Electrochemically Regulated Li Deposition by Crown Ether

The lithium-secondary battery is considered to be the most prospective electrochemical energy storage in the upcoming decades. However, its real application still much depends on the effective strategy toward Li dendrite growth. After years of effort, many successful works have been reported on improving the solid–electrolyte interphase (SEI), either via electrolyte optimization or building artificial SEI while intrinsically adjusting the electrochemical reduction of Li+ has been rarely mentioned. Inspired by the successful works in the electroplating industry, in this paper, a Li-chelating agent, benzo-15-crown-5 (B15C5) was used to regulate Li-reduction kinetics from an electrochemical view.
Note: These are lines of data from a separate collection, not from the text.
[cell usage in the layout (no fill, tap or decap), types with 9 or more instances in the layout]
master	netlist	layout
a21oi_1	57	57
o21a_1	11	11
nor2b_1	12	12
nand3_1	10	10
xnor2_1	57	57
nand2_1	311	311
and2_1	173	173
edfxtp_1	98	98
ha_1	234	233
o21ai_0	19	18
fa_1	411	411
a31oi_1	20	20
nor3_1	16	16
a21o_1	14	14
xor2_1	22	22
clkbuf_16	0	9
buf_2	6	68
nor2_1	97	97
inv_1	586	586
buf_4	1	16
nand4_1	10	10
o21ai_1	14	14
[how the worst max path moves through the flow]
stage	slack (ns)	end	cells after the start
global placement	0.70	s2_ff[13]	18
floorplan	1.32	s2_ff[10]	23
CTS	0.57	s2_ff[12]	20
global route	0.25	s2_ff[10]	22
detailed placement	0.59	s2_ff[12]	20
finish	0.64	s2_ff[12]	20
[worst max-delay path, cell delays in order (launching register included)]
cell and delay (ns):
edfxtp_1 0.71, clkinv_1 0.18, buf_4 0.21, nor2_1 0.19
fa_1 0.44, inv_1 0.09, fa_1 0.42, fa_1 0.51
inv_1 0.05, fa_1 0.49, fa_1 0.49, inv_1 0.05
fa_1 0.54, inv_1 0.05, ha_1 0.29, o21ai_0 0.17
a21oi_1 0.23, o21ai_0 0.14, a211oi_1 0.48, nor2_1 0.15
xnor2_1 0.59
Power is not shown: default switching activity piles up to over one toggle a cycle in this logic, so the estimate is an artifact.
===== config.mk =====
export PLATFORM = sky130hd
export DESIGN_NAME = afvs_lane
export DESIGN_NICKNAME = d
export VERILOG_FILES = /design/src/sv/afvs_pkg.sv /design/src/sv/afvs_lane.sv
export SDC_FILE = /design/constraint.sdc
export NUM_CORES = 2
export LEC_CHECK = 0
export BUFFER_PORTS_ARGS = -buffer_cell sky130_fd_sc_hd__buf_2
export CAP_MARGIN = 20
export CORE_AREA = 2 2 268 270
export DETAILED_ROUTE_END_ITERATION = 6
export DIE_AREA = 0 0 270 272
export PLACE_DENSITY = 0.65
export SETUP_SLACK_MARGIN = 0.2
export SLEW_MARGIN = 10
export SYNTH_ARGS = -nofsm -noshare
export SYNTH_HDL_FRONTEND = slang
export SYNTH_SLANG_ARGS = --single-unit

===== constraint.sdc =====
create_clock -name clock -period 14.93 [get_ports clock]
set_input_delay 1.493 -clock clock [delete_from_list [all_inputs] [get_ports clock]]
set_output_delay 1.493 -clock clock [all_outputs]
set_load 0.02 [all_outputs]
[src/hdl/cidv_pkg.sv]
// ----------------------------------------------------------------------------
// cidv_pkg
// shared types, constants and the saturating counter increment of the binary content identifier validator
// ----------------------------------------------------------------------------
package cidv_pkg;

	localparam int MAX_ID_BYTES = 255;
	localparam int CNT_W = $clog2(MAX_ID_BYTES + 2);

	localparam logic [2:0] FIELD_VERSION = 3'd0;
	localparam logic [2:0] FIELD_CODEC   = 3'd1;
	localparam logic [2:0] FIELD_HASH    = 3'd2;
	localparam logic [2:0] FIELD_DLEN    = 3'd3;
	localparam logic [2:0] FIELD_DIGEST  = 3'd4;

	localparam logic [7:0] LEGACY_BYTE0  = 8'h12;
	localparam logic [7:0] LEGACY_BYTE1  = 8'h20;
	localparam int         LEGACY_LEN    = 34;

	localparam logic [7:0] CONT_MASK     = 8'h80;
	localparam logic [7:0] VALUE_MASK    = 8'h7f;
	localparam logic [7:0] OVF_MASK      = 8'h7e;
	localparam logic [3:0] VARINT_MAX    = 4'd10;
	localparam logic [6:0] LAST_SHIFT    = 7'd63;

	typedef struct packed {
		logic [2:0]       field;
		logic [63:0]      accum;
		logic [3:0]       vbytes;
		logic [63:0]      dlen;
		logic [CNT_W-1:0] pcount;
		logic             failed;
	} parse_state_t;

	localparam parse_state_t PARSE_RESET = '{
		field:  FIELD_VERSION,
		accum:  64'd0,
		vbytes: 4'd0,
		dlen:   64'd0,
		pcount: '0,
		failed: 1'b0
	};

	function automatic logic [CNT_W-1:0] sat_inc(input logic [CNT_W-1:0] v);
		logic [CNT_W-1:0] r;
		r = (v > CNT_W'(MAX_ID_BYTES)) ? v : v + CNT_W'(1);
		return r;
	endfunction

endpackage
**src/rtl/core/ofe_pkg.sv**
```systemverilog
// ----------------------------------------------------------------------------
// ofe_pkg: shared constants and helpers for the occlusion fade envelope
// Widths of the time, timer, alpha and configuration fields, fade phase
// codes, register indexes and the timer saturation function.
// ----------------------------------------------------------------------------
package ofe_pkg;

  // Time values are unsigned Q16 seconds
  localparam int TIME_WIDTH      = 24;
  localparam int ALPHA_FRAC_BITS = 16;
  localparam int STEP_W          = 20;

  // Timers are signed, two bits wider than a time value
  localparam int TMR_W = TIME_WIDTH + 2;
  // Subtractor width: one guard bit above the timer width
  localparam int ALU_W = TMR_W + 1;

  // Alpha covers 0 .. 2^ALPHA_FRAC_BITS inclusive
  localparam int ALPHA_W = ALPHA_FRAC_BITS + 1;
  // Divider takes one quotient bit per step
  localparam int DIV_STEPS = ALPHA_FRAC_BITS + 1;
  localparam int CNT_W     = $clog2(DIV_STEPS + 1);

  // Configuration port
  localparam int CFG_IDX_W  = 2;
  localparam int CFG_DATA_W = TIME_WIDTH;

  localparam logic [CFG_IDX_W-1:0] REG_ENABLE        = 2'd0;
  localparam logic [CFG_IDX_W-1:0] REG_FADE_DURATION = 2'd1;
  localparam logic [CFG_IDX_W-1:0] REG_SAMPLE_PERIOD = 2'd2;

  localparam logic [TIME_WIDTH-1:0] FADE_DURATION_RST = TIME_WIDTH'(65536);
  localparam logic [TIME_WIDTH-1:0] SAMPLE_PERIOD_RST = TIME_WIDTH'(39322);

  // Fade phases
  localparam logic [1:0] PH_OFF = 2'd0;
  localparam logic [1:0] PH_IN  = 2'd1;
  localparam logic [1:0] PH_ON  = 2'd2;
  localparam logic [1:0] PH_OUT = 2'd3;

  localparam logic [ALPHA_W-1:0] ALPHA_ONE = ALPHA_W'(1) << ALPHA_FRAC_BITS;

  // Clamp a subtractor result to the signed timer range
  function automatic logic [TMR_W-1:0] sat_time(input logic [ALU_W-1:0] v);
    logic [TMR_W-1:0] r;
    if (v[ALU_W-1] != v[ALU_W-2]) begin
      r = v[ALU_W-1] ? {1'b1, {(TMR_W-1){1'b0}}} : {1'b0, {(TMR_W-1){1'b1}}};
    end else begin
      r = v[TMR_W-1:0];
    end
    return r;
  endfunction

endpackage

```
**src/rtl/core/ofe_channels.sv**
```systemverilog
// ----------------------------------------------------------------------------
// ofe_channels: valid/ready channels of the occlusion fade envelope
// Tick input channel, result output channel and register write channel.
// ----------------------------------------------------------------------------
interface ofe_tick_if;
  import ofe_pkg::*;

  logic              valid;
  logic              ready;
  logic [STEP_W-1:0] time_step;
  logic              line_clear;
  logic              world_present;

  modport source (output valid, time_step, line_clear, world_present, input ready);
  modport sink   (input valid, time_step, line_clear, world_present, output ready);
endinterface

interface ofe_result_if;
  import ofe_pkg::*;

  logic               valid;
  logic               ready;
  logic [1:0]         fade_state;
  logic [ALPHA_W-1:0] alpha;
  logic               sampled_now;
  logic               visible;

  modport source (output valid, fade_state, alpha, sampled_now, visible, input ready);
  modport sink   (input valid, fade_state, alpha, sampled_now, visible, output ready);
endinterface

interface ofe_cfg_if;
  import ofe_pkg::*;

  logic                  valid;
  logic                  ready;
  logic [CFG_IDX_W-1:0]  index;
  logic [CFG_DATA_W-1:0] data;

  modport source (output valid, index, data, input ready);
  modport sink   (input valid, index, data, output ready);
endinterface

```
**src/rtl/core/occlusion_fade_envelope.sv**
```systemverilog
// ----------------------------------------------------------------------------
// occlusion_fade_envelope: fade envelope for an occludable light
// Visibility sampling timer, four-phase fade machine and a bit-serial
// alpha divider, all sharing one subtractor under a small sequencer.
// ----------------------------------------------------------------------------
// Sequence: a tick accepted while disabled goes straight to S_DONE; enabled,
//   it passes S_SAMPLE, S_FADE, then S_CLAMP and S_DIV while fading, then S_DONE.
// Flow: tick ready only while idle; S_DONE holds until the result register is
//   free. The result register lets the next tick enter while a result waits.
// Reset (rst, synchronous): idle, phase off, timers 0, latch 0, enable 0,
//   fade_duration 1.0 s, sample_period 0.6 s, no result pending.
// ----------------------------------------------------------------------------
module occlusion_fade_envelope (
  input  logic          clk,
  input  logic          rst,
  ofe_tick_if.sink      tick,
  ofe_result_if.source  result,
  ofe_cfg_if.sink       cfg
);
  import ofe_pkg::*;

  // Sequencer states
  localparam logic [2:0] S_IDLE   = 3'd0;
  localparam logic [2:0] S_SAMPLE = 3'd1;
  localparam logic [2:0] S_FADE   = 3'd2;
  localparam logic [2:0] S_CLAMP  = 3'd3;
  localparam logic [2:0] S_DIV    = 3'd4;
  localparam logic [2:0] S_DONE   = 3'd5;

  logic [2:0] state;

  // Configuration registers
  logic                  enable;
  logic [TIME_WIDTH-1:0] fade_duration;
  logic [TIME_WIDTH-1:0] sample_period;

  // Block state
  logic [1:0]       phase;
  logic [TMR_W-1:0] fade_timer;
  logic [TMR_W-1:0] sample_timer;
  logic             visible_latch;
  logic             sampled;

  // Captured tick
  logic [STEP_W-1:0] step;
  logic              clear_in;
  logic              world_in;

  // Divider
  logic [TIME_WIDTH-1:0] rem;
  logic [ALPHA_W-1:0]    quo;
  logic [CNT_W-1:0]      cnt;

  // Shared subtractor
  logic [ALU_W-1:0] alu_a;
  logic [ALU_W-1:0] alu_b;
  logic [ALU_W-1:0] alu_d;
  logic [TMR_W-1:0] alu_sat;

  logic [TIME_WIDTH-1:0] flen;
  logic [TIME_WIDTH:0]   cand;
  logic                  mirror;
  logic                  div_ge;
  logic [1:0]            phase_next;
  logic [TMR_W-1:0]      fade_timer_next;
  logic [ALPHA_W-1:0]    alpha_next;
  logic                  out_free;

  // A zero fade length counts as one LSB
  assign flen = (fade_duration == '0) ? TIME_WIDTH'(1) : fade_duration;

  // A reversal mirrors the fade timer against the fade length
  assign mirror = (visible_latch && phase == PH_OUT) || (!visible_latch && phase == PH_IN);

  // Divider candidate: first step compares the remainder as is
  assign cand = (cnt == '0) ? {1'b0, rem} : {rem, 1'b0};

  // Operand selection for the subtractor
  always_comb begin
    alu_a = '0;
    alu_b = '0;
    case (state)
      S_SAMPLE: begin
        alu_a = {sample_timer[TMR_W-1], sample_timer};
        alu_b = ALU_W'(step);
      end
      S_FADE: begin
        if (mirror) begin
          alu_a = ALU_W'(flen);
          alu_b = {fade_timer[TMR_W-1], fade_timer};
        end else begin
          alu_a = {fade_timer[TMR_W-1], fade_timer};
          alu_b = ALU_W'(step);
        end
      end
      S_CLAMP: begin
        alu_a = ALU_W'(flen);
        alu_b = {fade_timer[TMR_W-1], fade_timer};
      end
      S_DIV: begin
        alu_a = ALU_W'(cand);
        alu_b = ALU_W'(flen);
      end
      default: begin
        alu_a = '0;
        alu_b = '0;
      end
    endcase
  end

  assign alu_d   = alu_a - alu_b;
  assign alu_sat = sat_time(alu_d);
  assign div_ge  = !alu_d[ALU_W-1];

  // Fade machine transition
  always_comb begin
    phase_next      = phase;
    fade_timer_next = fade_timer;
    if (visible_latch) begin
      case (phase)
        PH_OFF: begin
          phase_next      = PH_IN;
          fade_timer_next = TMR_W'(flen);
        end
        PH_IN: begin
          fade_timer_next = alu_sat;
          if (alu_sat[TMR_W-1]) phase_next = PH_ON;
        end
        PH_OUT: begin
          phase_next      = PH_IN;
          fade_timer_next = alu_sat;
        end
        default: begin
          phase_next = phase;
        end
      endcase
    end else begin
      case (phase)
        PH_IN: begin
          phase_next      = PH_OUT;
          fade_timer_next = alu_sat;
        end
        PH_OUT: begin
          fade_timer_next = alu_sat;
          if (alu_sat[TMR_W-1]) phase_next = PH_OFF;
        end
        PH_ON: begin
          phase_next      = PH_OUT;
          fade_timer_next = TMR_W'(flen);
        end
        default: begin
          phase_next = phase;
        end
      endcase
    end
  end

  // Alpha from phase and quotient
  always_comb begin
    case (phase)
      PH_ON:   alpha_next = ALPHA_ONE;
      PH_IN:   alpha_next = ALPHA_ONE - quo;
      PH_OUT:  alpha_next = quo;
      default: alpha_next = '0;
    endcase
  end

  assign out_free   = !result.valid || result.ready;
  assign tick.ready = (state == S_IDLE);
  assign cfg.ready  = 1'b1;

  // Configuration writes
  always_ff @(posedge clk) begin
    if (rst) begin
      enable        <= 1'b0;
      fade_duration <= FADE_DURATION_RST;
      sample_period <= SAMPLE_PERIOD_RST;
    end else if (cfg.valid) begin
      case (cfg.index)
        REG_ENABLE:        enable        <= cfg.data[0];
        REG_FADE_DURATION: fade_duration <= cfg.data;
        REG_SAMPLE_PERIOD: sample_period <= cfg.data;
        default: begin
        end
      endcase
    end
  end

  // Sequencer and block state
  always_ff @(posedge clk) begin
    if (rst) begin
      state         <= S_IDLE;
      phase         <= PH_OFF;
      fade_timer    <= '0;
      sample_timer  <= '0;
      visible_latch <= 1'b0;
      sampled       <= 1'b0;
      result.valid  <= 1'b0;
    end else begin
      // S_DONE reloads the result register itself when it is freed
      if (result.valid && result.ready && state != S_DONE) result.valid <= 1'b0;
      case (state)
        S_IDLE: begin
          if (tick.valid) begin
            step     <= tick.time_step;
            clear_in <= tick.line_clear;
            world_in <= tick.world_present;
            sampled  <= 1'b0;
            if (enable) begin
              state <= S_SAMPLE;
            end else begin
              phase <= PH_OFF;
              state <= S_DONE;
            end
          end
        end
        S_SAMPLE: begin
          if (alu_sat[TMR_W-1]) begin
            sample_timer  <= TMR_W'(sample_period);
            visible_latch <= world_in ? clear_in : 1'b1;
            sampled       <= 1'b1;
          end else begin
            sample_timer <= alu_sat;
          end
          state <= S_FADE;
        end
        S_FADE: begin
          phase      <= phase_next;
          fade_timer <= fade_timer_next;
          if (phase_next == PH_IN || phase_next == PH_OUT) state <= S_CLAMP;
          else state <= S_DONE;
        end
        S_CLAMP: begin
          // t = fade timer clamped to 0 .. flen
          if (fade_timer[TMR_W-1]) rem <= '0;
          else if (alu_d[ALU_W-1]) rem <= flen;
          else rem <= fade_timer[TIME_WIDTH-1:0];
          quo   <= '0;
          cnt   <= '0;
          state <= S_DIV;
        end
        S_DIV: begin
          // One quotient bit per cycle, restoring
          rem <= div_ge ? alu_d[TIME_WIDTH-1:0] : cand[TIME_WIDTH-1:0];
          quo <= {quo[ALPHA_W-2:0], div_ge};
          cnt <= cnt + CNT_W'(1);
          if (cnt == CNT_W'(DIV_STEPS - 1)) state <= S_DONE;
        end
        S_DONE: begin
          if (out_free) begin
            result.valid       <= 1'b1;
            result.fade_state  <= phase;
            result.alpha       <= alpha_next;
            result.sampled_now <= sampled;
            result.visible     <= visible_latch;
            state              <= S_IDLE;
          end
        end
        default: begin
          state <= S_IDLE;
        end
      endcase
    end
  end

endmodule
```
**src/flat_wrapper.sv**
```systemverilog
// flat-port wrapper written by rule: the top's interface ports become plain ports
module occlusion_fade_envelope_flat import ofe_pkg::*;
  (clk, rst, tick_valid, tick_time_step, tick_line_clear, tick_world_present, tick_ready, result_valid, result_fade_state, result_alpha, result_sampled_now, result_visible, result_ready, cfg_valid, cfg_index, cfg_data, cfg_ready);
  ofe_tick_if tick_i ();
  ofe_result_if result_i ();
  ofe_cfg_if cfg_i ();
  input  logic clk;
  input  logic rst;
  input wire logic [$bits(tick_i.valid)-1:0] tick_valid;
  input wire logic [$bits(tick_i.time_step)-1:0] tick_time_step;
  input wire logic [$bits(tick_i.line_clear)-1:0] tick_line_clear;
  input wire logic [$bits(tick_i.world_present)-1:0] tick_world_present;
  output wire logic [$bits(tick_i.ready)-1:0] tick_ready;
  output wire logic [$bits(result_i.valid)-1:0] result_valid;
  output wire logic [$bits(result_i.fade_state)-1:0] result_fade_state;
  output wire logic [$bits(result_i.alpha)-1:0] result_alpha;
  output wire logic [$bits(result_i.sampled_now)-1:0] result_sampled_now;
  output wire logic [$bits(result_i.visible)-1:0] result_visible;
  input wire logic [$bits(result_i.ready)-1:0] result_ready;
  input wire logic [$bits(cfg_i.valid)-1:0] cfg_valid;
  input wire logic [$bits(cfg_i.index)-1:0] cfg_index;
  input wire logic [$bits(cfg_i.data)-1:0] cfg_data;
  output wire logic [$bits(cfg_i.ready)-1:0] cfg_ready;
  assign tick_i.valid = tick_valid;
  assign tick_i.time_step = tick_time_step;
  assign tick_i.line_clear = tick_line_clear;
  assign tick_i.world_present = tick_world_present;
  assign tick_ready = tick_i.ready;
  assign result_valid = result_i.valid;
  assign result_fade_state = result_i.fade_state;
  assign result_alpha = result_i.alpha;
  assign result_sampled_now = result_i.sampled_now;
  assign result_visible = result_i.visible;
  assign result_i.ready = result_ready;
  assign cfg_i.valid = cfg_valid;
  assign cfg_i.index = cfg_index;
  assign cfg_i.data = cfg_data;
  assign cfg_ready = cfg_i.ready;
  occlusion_fade_envelope u_core (.clk(clk), .rst(rst), .tick(tick_i), .result(result_i), .cfg(cfg_i));
endmodule
```
$ cat src/rtl/core/eto_pkg.sv
// ----------------------------------------------------------------------------
// eto_pkg
// Shared types, register indexes and the sine table generator for the
// encoder tick odometry block.
// ----------------------------------------------------------------------------
package eto_pkg;

  // sine and cosine magnitudes, +1.0 is 65536
  localparam int unsigned SINE_W = 17;
  localparam int unsigned CFG_IDX_W = 3;
  localparam int unsigned CFG_DATA_W = 32;

  // fixed-point pi/2 in Q30
  localparam longint unsigned HalfPiQ30 = 64'd1686629713;

  // taylor series divisors (2k)(2k+1) for k = 1..10
  localparam longint unsigned TaylorDiv [10] = '{
    64'd6, 64'd20, 64'd42, 64'd72, 64'd110,
    64'd156, 64'd210, 64'd272, 64'd342, 64'd420
  };

  typedef enum logic [CFG_IDX_W-1:0] {
    REG_FWD_STEP  = 3'd0,
    REG_SIDE_STEP = 3'd1,
    REG_TURN_STEP = 3'd2,
    REG_START_X   = 3'd3,
    REG_START_Y   = 3'd4,
    REG_START_HDG = 3'd5
  } eto_reg_e;

  typedef struct packed {
    logic kind;
    logic left_wheel;
    logic clockwise;
  } eto_in_t;

  typedef struct packed {
    logic signed [31:0] pose_x;
    logic signed [31:0] pose_y;
    logic [23:0]        pose_heading;
  } eto_out_t;

  typedef struct packed {
    logic [15:0]        tick_forward_step;
    logic [15:0]        tick_sideways_step;
    logic [19:0]        tick_turn_step;
    logic signed [31:0] start_x;
    logic signed [31:0] start_y;
    logic [23:0]        start_heading;
  } eto_cfg_t;

  // one quarter-wave entry, evaluated at elaboration only
  function automatic logic [SINE_W-1:0] sine_entry(int unsigned idx, int unsigned addr_bits);
    longint unsigned x;
    longint unsigned x2;
    longint unsigned term;
    longint unsigned r;
    longint          sum;
    x    = (HalfPiQ30 * longint'(idx) + ((64'd1 << addr_bits) >> 1)) >> addr_bits;
    x2   = (x * x) >> 30;
    term = x;
    sum  = longint'(x);
    for (int k = 1; k <= 10; k++) begin
      term = (term * x2) >> 30;
      term = term / TaylorDiv[k-1];
      if ((k % 2) == 1) begin
        sum = sum - longint'(term);
      end else begin
        sum = sum + longint'(term);
      end
    end
    if (sum < 0) sum = 0;
    if (sum > (64'sd1 <<< 30)) sum = 64'sd1 <<< 30;
    r = (longint'(sum) + 64'd8192) >> 14;
    if (r > 64'd65536) r = 64'd65536;
    return SINE_W'(r);
  endfunction

endpackage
Owing to the coordination with Li+, Li+ + complex + e– → Li[complex] is generated and proved by a decreased i0 value. B15C5 confined within the PVC matrix has been coated on a Li anode. With thus-obtained B15C5-PVC-Li, dendrite growth has been significantly reduced and prolonged cycling has been observed in Li|Li symmetric cells. Electrochemically modulated Li deposition has been further accessed by the full cell of LiFePO4|Li, and 163 mA h/g capacity is stably released after 400 cycles at 1.0 mA/cm2. This study provides an alternate approach to address the dendrite growth issue and sheds more light on the Li-deposition kinetics.